Dil ve Tarih Coğrafya Fakültesi, zor bir okul ve çok da aktif bir üretimhaneydi. Okulda devam eden projeler dışında, arkadaşlarımdan Serhat Erekinci’nin Ayrancı’da bir apartman bodrumunda kurduğu Domus Sanat Çiftliği’nde Albert Camus’un ‘Yabancı’sı üzerine yoğunlaşarak ‘Kaygı’ isminde bir fiziksel performans sergiledik. Zihin açıcı ve gününün ötesindeydi. Yine okul arkadaşlarımla bir süre sokak tiyatrosu da yaptım. Mesela ‘Metalevizyon’ televizyon bağımlılığıyla ilgiliydi. Seyirci üzerindeki etkisine hayran kaldım. Selda Berk Öndül, Nurhan Karadağ, Süreyya Karacabey, Beliz Güçbilmez, Erkan Ergin, Levent Suner, Kadir Çevik, Gülayşe Erkoç, Ünsal Coşar, Durukan Ordu, Devrim Yakut henüz yolun başındayken aklımı, ruhumu, bedenimi eğiten hocalarım oldu. Okul bitmeden Ankara Devlet Tiyatroları’nda önce yönetmen asistanı olarak, sonrasında da mezun sanatçı olarak çalıştım. Hocalarımdan Devrim Yakut’u defalarca sahne arkasında izleme, onunla aynı sahneyi paylaşma ve uzun sohbetler etme fırsatım oldu. Çok şey öğrendim. Sonra New York’a taşındım, ufkumu genişletmek istiyordum. İnanılmaz bir on dört ay geçirdim. Eric Morris, Anthony Vincent Bova, Anna Ivara, Sam Groom, Michael Blake’ten oyunculuk, kamera oyunculuğu, sahnede dans üzerine yoğun dersler aldım. Ayşe Eldek Richardson’un kurduğu TARTE bünyesinde rol alarak Off - off Broadway’i deneyimledim. Yine TARTE ile ödüllü yazar Ed Stevens’ın ‘Bellini and The Sultan’ oyunundaki tek kadın rol için çalışmaya başladım. İtalyan basınında yer aldık, süreç yavaş ama iyi gidiyordu.

‘DAHA YOLUMUZ ÇOK’

Ardından Türkiye’ye geri döndünüz… Buradaki süreç sizin adınıza nasıl gelişti?

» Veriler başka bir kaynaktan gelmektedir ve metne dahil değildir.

Source: an optimization exercise on an open RTL-to-GDS flow (aim: small area). Production flows keep margins and buffers that such runs may drop.
The RTL was checked by simulation tests, not by an equivalence proof against the original design.

==> flow/design.v, too long to show whole: its modules and the start of the top module <==
// module rhs_front: 68 lines
// module rhs_sqsum: 673 lines
// module rhs_divstep: 14 lines
// module rhs_root: 133 lines
// module rhs_falloff: 94 lines
// module rhs_sq16: 397 lines
// module rhs_smul: 859 lines
// module rhs_apply: 44 lines
// module rhs_amul: 771 lines
// module radial_height_stamp_top: 119 lines
module radial_height_stamp_top (
  input  logic                              clk,
  input  logic                              rst,
  input  logic                              start,
  output logic                              busy,
  input  logic [rhs_pkg::COL_W-1:0]         vertex_column,
  input  logic [rhs_pkg::COL_W-1:0]         vertex_row,
  input  logic signed [rhs_pkg::HGT_W-1:0]  current_height,
  output logic                              done,
  output logic signed [rhs_pkg::HGT_W-1:0]  new_height,
  output logic                              changed,
  input  logic                              wr_en,
  input  logic [rhs_pkg::IDX_W-1:0]         wr_index,
  input  logic [rhs_pkg::CFG_W-1:0]         wr_data
);
  // ...
==> flow/run.sh <==
#!/bin/bash
# synth_recipe.tcl (not shown) runs the flow's synth.tcl, then flattens the netlist and writes it again
# the make line also repeats each setting of config.mk as NAME=value (left out here)
make -C /OpenROAD-flow-scripts/flow DESIGN_CONFIG=/design/flow/config.mk WORK_HOME=/design/flow/orfs CLKGATE_MAP_FILE= SYNTH_SCRIPT=/design/flow/synth_recipe.tcl finish
==> flow/config.mk <==
export PLATFORM = sky130hd
export DESIGN_NAME = radial_height_stamp_top
export DESIGN_NICKNAME = radial_height_stamp_top
export VERILOG_FILES = /design/flow/design.v
export SDC_FILE = /design/flow/constraint.sdc
export NUM_CORES = 4
export LEC_CHECK = 0
export ABC_AREA = 1
export CAP_MARGIN = 20
export CORE_MARGIN = 2
export CORE_UTILIZATION = 40
export SLEW_MARGIN = 20
==> flow/constraint.sdc <==
create_clock -name core_clock -period 10.0 [get_ports {clk}]
set_input_delay 2.0000 -clock core_clock [delete_from_list [all_inputs] [get_ports {clk}]]
set_output_delay 2.0000 -clock core_clock [all_outputs]
set_load 0.01 [all_outputs]
==> impl_metrics.toml, run 1 <==
[sta]
setup_tns_ns = 0
max_slew_margin_pct = 18.6
setup_viol = 0
fmax_mhz = 108
period_share_pct = 92.4

[layout]
top_register = "u_root.pl_s"
clk_share_pct = 3.71
buffers = 310
largest_reg_flops = 225
reg_top3 = "u_root.pl_s (225), u_root.rem_s (149), u_root.rt_s (146)"
seq_cell_count = 1058

[logic_synthesis]
synth-edff-count = 0
yosysTopAreaCellShare_pct = 21.0
yosysWarnings = 511
avgSynthCellArea_um2 = 7.72

[critical_path]
cp-endpoint = "u_root.rem_s[18][4]"
crit_family = "compound AO/OA/AOI/OAI gates"
cp_slowest_stage_delay_ns = 0.41
reg2regPathDepth = 60
r2r_end = "u_root.rem_s[18][4]"
worstSetupEndpointType = "register"

[routing]
routed_via_density = 5.02

[grt]
grtUsageMet3_pct = 2.04
grt_pass1_wl_mm = 429
overflow = 0

[outcome]
status = "complete, no violations"

[placed_design]
place_area_um2 = 106000

[min_path]
hold_depth = 0
min_path_type = "reg -> reg"
==> inputs of run 2 (changes only) <==
--- a/flow/config.mk
+++ b/flow/config.mk
@@ -9,4 +9,6 @@
 export CAP_MARGIN = 20
 export CORE_MARGIN = 2
-export CORE_UTILIZATION = 40
+export CORE_UTILIZATION = 55
+export CTS_CLUSTER_DIAMETER = 200
+export CTS_CLUSTER_SIZE = 20
 export SLEW_MARGIN = 20
==> run 2 against run 1 <==
Critical path type unchanged. Clock skew is 0.0070 ns higher. Register-to-register slack worse by 0.12 ns. First-iteration DRC count is 17% higher. Still clean on timing, DRC and antenna. Synthesized cell count stayed put. Non-clock buffer count is 60 higher. Maximum frequency is 1.3% lower.
==> impl_metrics.toml, run 2 <==
[logic_synthesis]
synth_common_cells = "2225 x nand2_1, 2104 x inv_1, 1120 x ha_1"
synth_nets = 15000
yosysMostFrequentCell = "nand2_1"
synth_top_flop_cell = "dfxtp_1"
netlist_top_cells_area = "dfxtp_1 21%, fa_1 15%, ha_1 14%"
ys_ff_latch = 1058
synth_top_cell_by_area = "dfxtp_1"
synth_cells = 13100
avgSynthCellArea_um2 = 7.72
yosysTopAreaCellShare_pct = 21.0
syn-cell-area_um2 = 101000
synth-edff-count = 0
synth_cell_types = 71
async_reset_ff_share_pct = 0
yosysWarnings = 511
ys_seq_area_share_pct = 21.0

[cts]
clock-root-buffer = "clkbuf_16"
insertion_delay_ns = 0.78
postCtsHoldBufs = 0
cts_buffers = 58
clk_pin_slew_ns = 0.10
htree_num_levels = 2
clockBufferDepth = 3
cts_tree = "built"
clock_sinks = 1058

[layout]
fin_area_um2 = 107000
post-route-util_pct = 58.6
syn_to_final_growth_pct = 6.19
largest_reg_flops = 225
reg_top3 = "u_root.pl_s (225), u_root.rem_s (149), u_root.rt_s (146)"
top_register = "u_root.pl_s"
mostFrequentLayoutCells = "2223 x nand2_1, 2093 x inv_1, 1116 x ha_1"
layout.cells.non_filler = 15400
drive_gt1_share_pct = 4.48
final_common_cell = "nand2_1"
layout.nets = 15000

[routing]
final_antenna_net_count = 0
dr_total_vias = 85600
drtIter0Drc = 5728
drc = 0
routed_via_density = 5.55
first_pass_iters = 6
drt_wl_total_mm = 285
wire_per_inst_um = 18.5

[min_path]
min_path_type = "reg -> reg"
hold_depth = 0

[grt]
antenna_found_initial = 7
overflow = 0
grt_pass1_wl_mm = 455
grt_pass1_vias = 85800
track_usage_pct = 30.2
grt_max_degree = 112

[outcome]
status = "complete, no violations"

[critical_path]
cp_slowest_stage_delay_ns = 0.40
reg2regPathDepth = 59
r2r_end = "u_root.rem_s[18][14]"
r2r_start = "u_root.rt_s[14][10]"
crit_slowest_cell = "ha_1"
r2r_slack_ns = 0.64
worstSetupEndpointType = "register"
startpoint = "u_root.rt_s[14][10]"
cp-endpoint = "u_root.rem_s[18][14]"
criticalPathCategory = "reg -> reg"
start_kind = "register"
arrival_ns = 9.98
critPathMaxFanout = 18
path_common_cell = "a21oi_1"
required_ns = 10.62

[die]
fp.coreArea_um2 = 183000
rows = 157
initial_utilization_pct = 55.2
die_y_um = 432
dieArea_um2 = 187000
die_width_um = 432
num_io_pins = 102

[sta]
skew_ns = 0.0767
max_slew_margin_pct = 23.3
period_needed_ns = 9.36
hold_viol_final = 0
worst_pin_slew_ns = 1.15
slew_viol_final = 0
fmax_mhz = 107
rsz0062_at_grt = "yes"
setup_viol = 0
fin_ws_ns = 0.643
period_share_pct = 93.6

[placed_design]
gp_congestion = 0.950
place_area_um2 = 105000
hpwl_mm = 225
dpl.cell_count = 15300
port_buffers = 101
pre_cts_ws_ns = 0.157

[job]
cap_violations = 0
-- run 2: cell count changes in the layout (fill, tap and decap cells not counted), sizes merged --
| cell | delta |
|---|---|
| clkinvlp | -18 |
| bufinv | -11 |
| diode | +1 |
| clkinv | -28 |
| buf | +59 |
| clkbuf | -82 |
| inv | -15 |
-- run 2: per-stage QoR --
step / setup TNS [ns] / hold WS (ns)
final: 0 / 0.297
after global routing: -0.562 / 0.318
after CTS: 0 / 0.287
after detailed placement: 0 / 0.312
after global placement: 0 / 0.310
after floorplan: 0 / 0.310
-- run 2: area by class of cell --
type | count | area, um2
Clock buffer | 59 | 1470
Fill cell | 16900 | 75600
Multi-Input combinational cell | 9355 | 69900
Antenna cell | 4 | 10.0
Inverter | 2196 | 8280
Sequential cell | 1058 | 21200
Tap cell | 2385 | 2980
Clock inverter | 3 | 90.1
Timing Repair Buffer | 370 | 3150
-- run 2: kinds of logic (layout without fill, tap and decap cells) --
group                    count (synthesis)  after routing  share of synthesized area [%]
adder cells (fa/ha/maj)               1861           1861                           28.6
buffers and inverters                 2650           2628                           9.96
XOR/XNOR                              1179           1179                           10.2
other                                    0              4                              0
multiplexers                             7              7                         0.0695
AND/OR/NAND/NOR                       3553           3553                           14.7
AO/OA/AOI/OAI                         2755           2755                           15.4
flip-flops                            1058           1058                           21.0
-- run 2: worst min-delay path by stage --
| stage | start | end | slack (ns) |
|---|---|---|---|
| 3_3_place_gp | u_front.cur1[21] | u_root.pl_s[3][21] | 0.31 |
| 5_1_grt | u_root.pl_s[30][5] | u_root.pl_s[33][5] | 0.32 |
| 6_report | u_root.pl_s[33][23] | u_falloff.pl1[23] | 0.30 |
| 4_1_cts | u_root.pl_s[33][23] | u_falloff.pl1[23] | 0.29 |
| 3_5_place_dp | u_root.pl_s[9][2] | u_root.pl_s[14][2] | 0.31 |
| 2_1_floorplan | u_root.pl_s[33][0] | u_falloff.pl1[0] | 0.31 |
-- run 2: layer usage --
metal / global-route usage, % / share of wire [%]
met1: 37.5 / 42
met2: 53.9 / 49
met3: 3.08 / 4.9
met4: 11.1 / 3.9
met5: 0 / 0.012
-- run 2: what timing repair did --
item | 4_1_cts | 5_1_grt
resized for setup | 0 | 98
endpoints found under the setup margin | 0 | 142
setup buffers | 0 | 26
-- run 2: worst max-delay path: cells and delay by family (launching register included) --
kind | cells | cell delay, ns
buf+inv | 8 | 1.18
fa+ha+maj | 4 | 1.34
flops | 1 | 0.39
simple gates | 16 | 1.58
compound gates | 30 | 4.47
mux | 1 | 0.29
==> inputs of run 3 (changes only) <==
--- a/flow/config.mk
+++ b/flow/config.mk
@@ -9,6 +9,7 @@
 export CAP_MARGIN = 20
 export CORE_MARGIN = 2
-export CORE_UTILIZATION = 55
+export CORE_UTILIZATION = 65
 export CTS_CLUSTER_DIAMETER = 200
 export CTS_CLUSTER_SIZE = 20
+export PLACE_DENSITY = 0.72
 export SLEW_MARGIN = 20
==> run 3 against run 2 <==
Hold slack worse by 0.018 ns. Highest routed layer unchanged. Flip-flop and latch count is the same. Still clean. Die area down 15%.
==> impl_metrics.toml, run 3 <==
[outcome]
status = "complete, no violations"

[logic_synthesis]
ys_ff_latch = 1058
synth_top_cell_by_area = "dfxtp_1"
async_reset_ff_share_pct = 0
netlist_top_cells_area = "dfxtp_1 21%, fa_1 15%, ha_1 14%"
synth_cells = 13100
avgSynthCellArea_um2 = 7.72
yosysTopAreaCellShare_pct = 21.0
syn-cell-area_um2 = 101000
yosysMostFrequentCell = "nand2_1"
synth-edff-count = 0
synth_nets = 15000
synth_common_cells = "2225 x nand2_1, 2104 x inv_1, 1120 x ha_1"
synth_top_flop_cell = "dfxtp_1"
synth_cell_types = 71
ys_seq_area_share_pct = 21.0
yosysWarnings = 511

[layout]
layout.nets = 15000
largest_reg_flops = 225
layout.cells.non_filler = 15100
syn_to_final_growth_pct = 6.08
reg_top3 = "u_root.pl_s (225), u_root.rem_s (149), u_root.rt_s (146)"
drive_gt1_share_pct = 4.72
top_register = "u_root.pl_s"
mostFrequentLayoutCells = "2222 x nand2_1, 2092 x inv_1, 1118 x ha_1"
final_common_cell = "nand2_1"

[die]
rows = 144
fp.coreArea_um2 = 154000
die_y_um = 398
initial_utilization_pct = 65.5
num_io_pins = 102
die_width_um = 398
dieArea_um2 = 158000

[cts]
htree_num_levels = 2
insertion_delay_ns = 0.77
clockBufferDepth = 3
cts_tree = "built"
cts_buffers = 58
clock-root-buffer = "clkbuf_16"
postCtsHoldBufs = 0
clk_pin_slew_ns = 0.09
clock_sinks = 1058

[critical_path]
start_kind = "register"
crit_slowest_cell = "a2111oi_0"
required_ns = 10.69
cp_slowest_stage_delay_ns = 0.65
critPathMaxFanout = 41
worstSetupEndpointType = "register"
criticalPathCategory = "reg -> reg"
arrival_ns = 10.07
path_common_cell = "a21oi_1"

[routing]
dr_total_vias = 87700
drt_wl_total_mm = 280
wire_per_inst_um = 18.5
drc = 0
routed_via_density = 5.79
final_antenna_net_count = 0
drtIter0Drc = 7265
first_pass_iters = 6

[job]
cap_violations = 0

[grt]
grt_pass1_vias = 88700
grt_pass1_wl_mm = 450
antenna_found_initial = 9
grt_max_degree = 60
overflow = 0
track_usage_pct = 35.0

[sta]
period_share_pct = 93.9
max_slew_margin_pct = 23.0
fmax_mhz = 107
whs_ns = 0.279
slew_viol_final = 0
skew_ns = 0.0989
worst_pin_slew_ns = 1.16
hold_viol_final = 0
rsz0062_at_grt = "yes"
setup_viol = 0
setup_tns_ns = 0
period_needed_ns = 9.39

[placed_design]
gp_congestion = 0.953
dpl.cell_count = 15000
hpwl_mm = 220
port_buffers = 101

[min_path]
min_path_type = "reg -> reg"
[run 3: through the flow]
stage	utilization (%)	area [um2]	setup slack, ns
after floorplan	-	101000	0.871
after global placement	68.2	105000	0.266
after detailed placement	68.2	105000	0.178
after CTS	69.2	107000	0.0746
after global routing	69.5	107000	-0.129
final	69.5	107000	0.614
[run 3: area by class of cell]
cell class                 count  area (um2)
clock inverter                 3        90.1
timing repair inverter         2        10.0
timing repair buffer         416        3540
fill                       12700       47000
inverter                    2196        8290
clock buffer                  59        1470
multi-input combinational   9355       69900
tap                         2044        2560
sequential                  1058       21200
antenna                        5        12.5
[run 3: critical path, delay by kind of cell (launching register included)]
| kind | cells | cell delay (ns) |
|---|---|---|
| and+or+nand+nor | 16 | 1.74 |
| AOI/OAI and AO/OA | 20 | 4.47 |
| xor gates and xnor gates | 1 | 0.16 |
| buffers and inverters | 6 | 1.26 |
| DFF | 1 | 0.37 |
| adders and majority gates | 4 | 1.26 |
[run 3: cell families (layout without fill, tap and decap cells)]
kind of cell / count (synthesis) / in the layout / share of synthesized area [%]
XOR/XNOR: 1179 / 1179 / 10.2
AND/OR/NAND/NOR: 3553 / 3553 / 14.7
adder cells (fa/ha/maj): 1861 / 1861 / 28.6
multiplexers: 7 / 7 / 0.0695
buffers and inverters: 2650 / 2676 / 9.96
flip-flops: 1058 / 1058 / 21.0
other: 0 / 5 / 0
AO/OA/AOI/OAI: 2755 / 2755 / 15.4
[run 3: final timing paths]
path                             from                    to  slack (ns)  cells after the start
hold / removal     u_root.rt_s[21][3]    u_root.rt_s[24][6]        0.28                      0
hold reg to reg    u_root.rt_s[21][3]    u_root.rt_s[24][6]        0.28                      0
setup reg to reg  u_root.rt_s[24][10]  u_root.rem_s[27][26]        0.61                     47
setup / recovery  u_root.rt_s[24][10]  u_root.rem_s[27][26]        0.61                     47
[run 3: repair_timing]
action,CTS,global route
setup buffers,0,27
endpoints found under the setup margin,0,171
resized for setup,0,84
[run 3: per-layer routing]
layer | vias to the layer above | part of all wire [%] | track usage [%]
met5 | - | 0.010 | 0
met4 | 6 | 5.5 | 17.4
met3 | 893 | 6.2 | 3.88
met2 | 3235 | 49 | 61.7
met1 | 41300 | 40 | 42.1
li1 | 42300 | - | -
==> module rhs_divstep, before the edit <==
module rhs_divstep (
  input  logic [15:0] rem_in,
  input  logic        bit_in,
  input  logic [15:0] r,
  output logic [15:0] rem_out,
  output logic        q
);
  logic [16:0] part;
  logic [17:0] diff;
  assign part    = {rem_in, bit_in};
  assign diff    = {1'b0, part} - {2'b00, r};
  assign q       = !diff[17];
  assign rem_out = q ? diff[15:0] : part[15:0];
endmodule
==> module rhs_root, before the edit <==
module rhs_root (
  input  logic                         clk,
  input  logic                         rst,
  input  logic                         in_vld,
  input  logic [rhs_pkg::PL_W-1:0]     pl_in,
  input  logic [31:0]                  rad,
  input  logic [15:0]                  r,
  output logic                         out_vld,
  output logic [rhs_pkg::PL_W-1:0]     pl_out,
  output logic [15:0]                  t,
  output logic                         fz
);
  localparam int unsigned N = 33;
  localparam logic [N-1:0] CUT = rhs_pkg::ROOT_CUT;
  localparam int unsigned HW = rhs_pkg::HGT_W;
  logic                     vld_s  [N+1];
  logic [rhs_pkg::PL_W-1:0] pl_s   [N+1];
  logic [31:0]              rad_s  [N+1];
  logic [33:0]              rem_s  [N+1];
  logic [31:0]              rt_s   [N+1];
  logic [15:0]              drem_s [N+1];
  logic [15:0]              q_s    [N+1];
  logic                     lt_s   [N+1];
  logic                     eq_s   [N+1];
  logic                     remz_s [N+1];
  logic                     loz_s  [N+1];
  assign vld_s[0]  = in_vld;
  assign pl_s[0]   = pl_in;
  assign rad_s[0]  = rad;
  assign rem_s[0]  = '0;
  assign rt_s[0]   = '0;
  assign drem_s[0] = '0;
  assign q_s[0]    = '0;
  assign lt_s[0]   = 1'b0;
  assign eq_s[0]   = 1'b0;
  assign remz_s[0] = 1'b0;
  assign loz_s[0]  = 1'b0;
  for (genvar k = 0; k < N; k++) begin : g_slot
    logic [33:0] rem_n;
    logic [31:0] rt_n;
    logic [15:0] drem_n;
    logic [15:0] q_n;
    logic        lt_n, eq_n, remz_n, loz_n;
    if (k < 32) begin : g_sq
      localparam int unsigned RW = k + 3;
      logic [1:0]    pair;
      logic [RW-1:0] part;
      logic [RW-1:0] trial;
      logic [RW:0]   diff;
      logic          take;
      if (k < 16) begin : g_in
        assign pair = rad_s[k][31-2*k -: 2];
      end else begin : g_zero
        assign pair = 2'b00;
      end
      assign part  = {rem_s[k][k:0], pair};
      assign trial = {rt_s[k][k:0], 2'b01};
      assign diff  = {1'b0, part} - {1'b0, trial};
      assign take  = !diff[RW];
      assign rem_n = 34'(take ? diff[k+1:0] : part[k+1:0]);
      assign rt_n  = {rt_s[k][30:0], take};
    end else begin : g_sqdone
      assign rem_n = rem_s[k];
      assign rt_n  = rt_s[k];
    end
    if (k < 16) begin : g_dwait
      assign drem_n = drem_s[k];
      assign q_n    = q_s[k];
      assign lt_n   = lt_s[k];
      assign eq_n   = eq_s[k];
    end else if (k == 16) begin : g_dfirst
      logic [16:0] diff0;
      assign diff0  = {1'b0, rt_s[k][15:0]} - {1'b0, r};
      assign lt_n   = diff0[16];
      assign eq_n   = (diff0[15:0] == '0);
      assign drem_n = rt_s[k][15:0];
      assign q_n    = '0;
    end else begin : g_dbit
      rhs_divstep u_step (
        .rem_in  (drem_s[k]),
        .bit_in  (rt_s[k][0]),
        .r       (r),
        .rem_out (drem_n),
        .q       (q_n[0])
      );
      assign q_n[15:1] = q_s[k][14:0];
      assign lt_n      = lt_s[k];
      assign eq_n      = eq_s[k];
    end
    if (k == 31) begin : g_flags
      assign remz_n = (rem_n == '0);
      assign loz_n  = (rt_n[15:0] == '0);
    end else begin : g_flagpass
      assign remz_n = remz_s[k];
      assign loz_n  = loz_s[k];
    end
    if (CUT[k]) begin : g_reg
      always_ff @(posedge clk) begin
        if (rst) vld_s[k+1] <= 1'b0;
        else     vld_s[k+1] <= vld_s[k];
      end
      always_ff @(posedge clk) begin
        pl_s[k+1]   <= pl_s[k];
        rad_s[k+1]  <= rad_s[k];
        rem_s[k+1]  <= rem_n;
        rt_s[k+1]   <= rt_n;
        drem_s[k+1] <= drem_n;
        q_s[k+1]    <= q_n;
        lt_s[k+1]   <= lt_n;
        eq_s[k+1]   <= eq_n;
        remz_s[k+1] <= remz_n;
        loz_s[k+1]  <= loz_n;
      end
    end else begin : g_wire
      assign vld_s[k+1]  = vld_s[k];
      assign pl_s[k+1]   = pl_s[k];
      assign rad_s[k+1]  = rad_s[k];
      assign rem_s[k+1]  = rem_n;
      assign rt_s[k+1]   = rt_n;
      assign drem_s[k+1] = drem_n;
      assign q_s[k+1]    = q_n;
      assign lt_s[k+1]   = lt_n;
      assign eq_s[k+1]   = eq_n;
      assign remz_s[k+1] = remz_n;
      assign loz_s[k+1]  = loz_n;
    end
  end
  assign out_vld = vld_s[N];
  assign pl_out  = {pl_s[N][HW] && (lt_s[N] || (eq_s[N] && loz_s[N] && remz_s[N])),
                    pl_s[N][HW-1:0]};
  assign t       = q_s[N];
  assign fz      = !lt_s[N];
endmodule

Türkiye’ye dönmek zorunda kaldım. Gezi Olayları oldu. Bıraktığım ülke başka, döndüğüm ülke başkaydı, afalladım. Birkaç ay sonra telefon geldi, ‘New York Fringe festivaldeyiz, provalara başlıyoruz, gel…’ diye. İstanbul’da mesleğimle hayatta kalabilme derdindeydim, pek de iyi hissetmiyordum, gidemedim. Okul arkadaşlarımın kurduğu Theatre Deng u Bej’in ‘Korku ve Sefalet’ oyununda rol aldım. Rahmetli opera sanatçısı Arda Aydoğan ile Şişli Belediyesi sanat biriminde çalıştım. Meltem Cumbul’un referansı ile Craft Atölye’de temel oyunculuk dersleri vermeye, proje bazlı oyuncu koçluğu yapmaya başladım. İZEV Vakfı’na kısa film yazarak, seslendirme yaparak gönüllü destek verdim. Meltem Cumbul’un yönettiği ‘Blu’ oyununda rol aldım. New York’ta tanıdığı canlı, heyecanlı halime dönmemi istediği için uzun saatler benimle sohbet etmişliği de oldu. Teşekkür ederim, kendisinden çok şey öğrendim. Oyuncu yetiştirmenin yorucu ve sorumluluğu çok olan yanı sebebiyle eğitmenliğe ara vermek istedim. Uzun süre işsiz kaldım. Bahçeşehir Üniversitesi Film & TV Yüksek Lisansı’na başladım. Disiplinli bir okuyucu olan ağabeyimin çocukluk zamanlarımızda işaretlediği yolun önemini fark ettim. Bakış açım genişledi, güncellendim. Bir süre İstanbul Devlet Tiyatroları’nda rol aldım. Bir yandan Bahçeşehir lisans sinema öğrencilerine İngilizce olarak Kamera Oyunculuğu ve Oyuncu Yönetimi dersleri veriyordum. YÖK karar çıkardı doktorası olmayan ders veremez diye. Yine işsiz kaldım. Bahçeşehir’den hocalarım Savaş Arslan ve Nilay Ulusoy’un yüreklendirmesi ile doktoraya başvurdum, sözlü ve yazılı sınavlar sonrasında kabul gördüm, hâlâ öğrencisiyim. Bu süreç hız treninde olmak gibiydi, bir aşağı bir yukarı… Şimdi düzeni de daha iyi anlıyorum, ülkeyi de. Daha çok yolumuz var…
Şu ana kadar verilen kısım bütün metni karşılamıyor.